- Author: Kathy Keatley Garvey
The Bohart Museum of Entomology is showcasing the innovative research of UC Davis evolutionary ecologist Leslie Saul-Gershenz, who studies how blister beetle nest parasites mimic the sex pheromone of digger bees.
Bohart associate Emma Cluff created the wall display, “Digger Bees and Their Nest Parasites,” which examines the life cycle, research process, results, research challenges and implications.
The display runs through May 16. The Bohart Museum is located in Room 1124 of the Academic Surge Building on Crocker Lane, UC Davis campus. It is open to the public, Monday through Thursday, from 9 a.m. to noon and from 1 to 5 p.m., except on holidays.

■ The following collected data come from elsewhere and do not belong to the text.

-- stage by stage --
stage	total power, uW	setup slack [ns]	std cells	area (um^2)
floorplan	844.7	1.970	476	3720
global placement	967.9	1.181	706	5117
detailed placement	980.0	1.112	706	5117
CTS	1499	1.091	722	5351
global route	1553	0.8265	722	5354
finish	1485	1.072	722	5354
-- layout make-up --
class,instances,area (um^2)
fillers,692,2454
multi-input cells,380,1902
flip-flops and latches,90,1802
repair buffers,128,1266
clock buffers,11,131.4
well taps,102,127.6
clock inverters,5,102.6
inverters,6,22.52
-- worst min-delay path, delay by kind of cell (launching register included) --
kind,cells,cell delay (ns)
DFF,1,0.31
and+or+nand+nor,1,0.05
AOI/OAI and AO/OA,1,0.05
==> src/rtl/alu_status_wb.sv <==
// Writeback/status stage after the ALU: registers one op, owns the flags, resolves flow ops.
// Optional macro ALU_STATUS_WB_BRANCH_COUNT_EN adds a saturating taken-branch counter.
module alu_status_wb #(
  parameter int               WIDTH       = 20,
  parameter logic [WIDTH-1:0] TRAP_VECTOR = '0
) (
  input  logic             clk,
  input  logic             rst_n,
  input  logic             in_valid,
  output logic             in_ready,
  input  logic [3:0]       in_op,
  input  logic [WIDTH-1:0] in_result,
  input  logic             in_carry,
  input  logic [WIDTH-1:0] in_target,
  input  logic [2:0]       in_sr,
  input  logic             trap_clear,
  output logic             out_valid,
  input  logic             out_ready,
  output logic [WIDTH-1:0] out_result,
  output logic             out_wr_en,
  output logic             branch_taken,
  output logic [WIDTH-1:0] branch_target,
  output logic [3:0]       status
`ifdef ALU_STATUS_WB_BRANCH_COUNT_EN
  ,
  output logic [15:0]      branch_count
`endif
);

  localparam logic [3:0] OP_TRAP   = 4'd1;
  localparam logic [3:0] OP_JMP    = 4'd2;
  localparam logic [3:0] OP_JZ     = 4'd3;
  localparam logic [3:0] OP_JS     = 4'd4;
  localparam logic [3:0] OP_JZS    = 4'd5;
  localparam logic [3:0] OP_LSR    = 4'd6;
  localparam logic [3:0] OP_XSR    = 4'd7;
  localparam logic [3:0] OP_ALU    = 4'd8;
  localparam logic [3:0] OP_ALU_NF = 4'd9;

  typedef enum logic {RUN, TRAPPED} state_t;

  function automatic logic [15:0] sat_inc16(input logic [15:0] v);
    return (v == 16'hFFFF) ? v : v + 16'd1;
  endfunction

  state_t                  state;
  logic                    zero_f, sign_f, carry_f;
  logic                    vld_p1;
  logic [WIDTH-1:0]        result_p1;
  logic                    wr_en_p1;
  logic                    taken_p1;
  logic [WIDTH-1:0]        target_p1;

  logic                    accept;
  logic                    taken_c;
  logic                    wr_en_c;
  logic [WIDTH-1:0]        result_c;
  logic [WIDTH-1:0]        target_c;
  logic signed [WIDTH-1:0] result_s;

  assign in_ready = (state == RUN) && (!vld_p1 || out_ready);
  assign accept   = in_valid && in_ready;
  assign result_s = in_result;

  // Stage 0: decode the incoming op against the flags as they stand before this edge
  always_comb begin
    taken_c  = 1'b0;
    wr_en_c  = 1'b0;
    result_c = '0;
    target_c = '0;
    case (in_op)
      OP_TRAP: begin
        taken_c  = 1'b1;
        target_c = TRAP_VECTOR;
      end
      OP_JMP:  taken_c = 1'b1;
      OP_JZ:   taken_c = zero_f;
      OP_JS:   taken_c = sign_f;
      OP_JZS:  taken_c = zero_f | sign_f;
      OP_ALU, OP_ALU_NF: begin
        wr_en_c  = 1'b1;
        result_c = in_result;
      end
      default: ;
    endcase
    if (taken_c && in_op != OP_TRAP)
      target_c = in_target;
  end

  // Stage 1: output register, status register and trap state
  always_ff @(posedge clk) begin
    if (!rst_n) begin
      state     <= RUN;
      zero_f    <= 1'b0;
      sign_f    <= 1'b0;
      carry_f   <= 1'b0;
      vld_p1    <= 1'b0;
      result_p1 <= '0;
      wr_en_p1  <= 1'b0;
      taken_p1  <= 1'b0;
      target_p1 <= '0;
    end else begin
      if (accept) begin
        vld_p1    <= 1'b1;
        result_p1 <= result_c;
        wr_en_p1  <= wr_en_c;
        taken_p1  <= taken_c;
        target_p1 <= target_c;
      end else if (out_ready) begin
        vld_p1 <= 1'b0;
      end

      if (accept) begin
        case (in_op)
          OP_ALU: begin
            zero_f  <= (in_result == '0);
            sign_f  <= (result_s < 0);
            carry_f <= in_carry;
          end
          OP_LSR: {sign_f, carry_f, zero_f} <= in_sr;
          OP_XSR: {sign_f, carry_f, zero_f} <= {sign_f, carry_f, zero_f} ^ in_sr;
          default: ;
        endcase
      end

      case (state)
        RUN:     if (accept && in_op == OP_TRAP) state <= TRAPPED;
        TRAPPED: if (trap_clear) state <= RUN;
        default: state <= RUN;
      endcase
    end
  end

`ifdef ALU_STATUS_WB_BRANCH_COUNT_EN
  always_ff @(posedge clk) begin
    if (!rst_n)
      branch_count <= 16'd0;
    else if (accept && taken_c)
      branch_count <= sat_inc16(branch_count);
  end
`endif

  assign out_valid     = vld_p1;
  assign out_result    = result_p1;
  assign out_wr_en     = wr_en_p1;
  assign branch_taken  = taken_p1;
  assign branch_target = target_p1;
  assign status        = {state == TRAPPED, sign_f, carry_f, zero_f};

endmodule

Gershenz, associate director of research, Wild Energy Initiative, at the John Muir Institute of the Environment, UC Davis, researches the chemical ecology and parasite-host interactions of these solitary native bees and their nest parasites across the western U. S., including the coastal sand dunes of Oregon and the Mojave Desert in south-central California.
Gershenz, who holds a doctorate in entomology from UC Davis, did much of her work at the Mojave National Preserve, where she tracked the solitary bee Habropoda pallida and its nest parasite, a blister beetle, Meloe franciscanus.
The larvae of the parasitic blister beetle produce a chemical signal or allomone, similar to that of a female bee's pheromone, to lure males to the larval aggregation. The larvae attach to the male bee on contact and then transfer to the female during mating. The end result: the larvae wind up in the nest of a female bee, where they eat the nest provisions and likely the host egg.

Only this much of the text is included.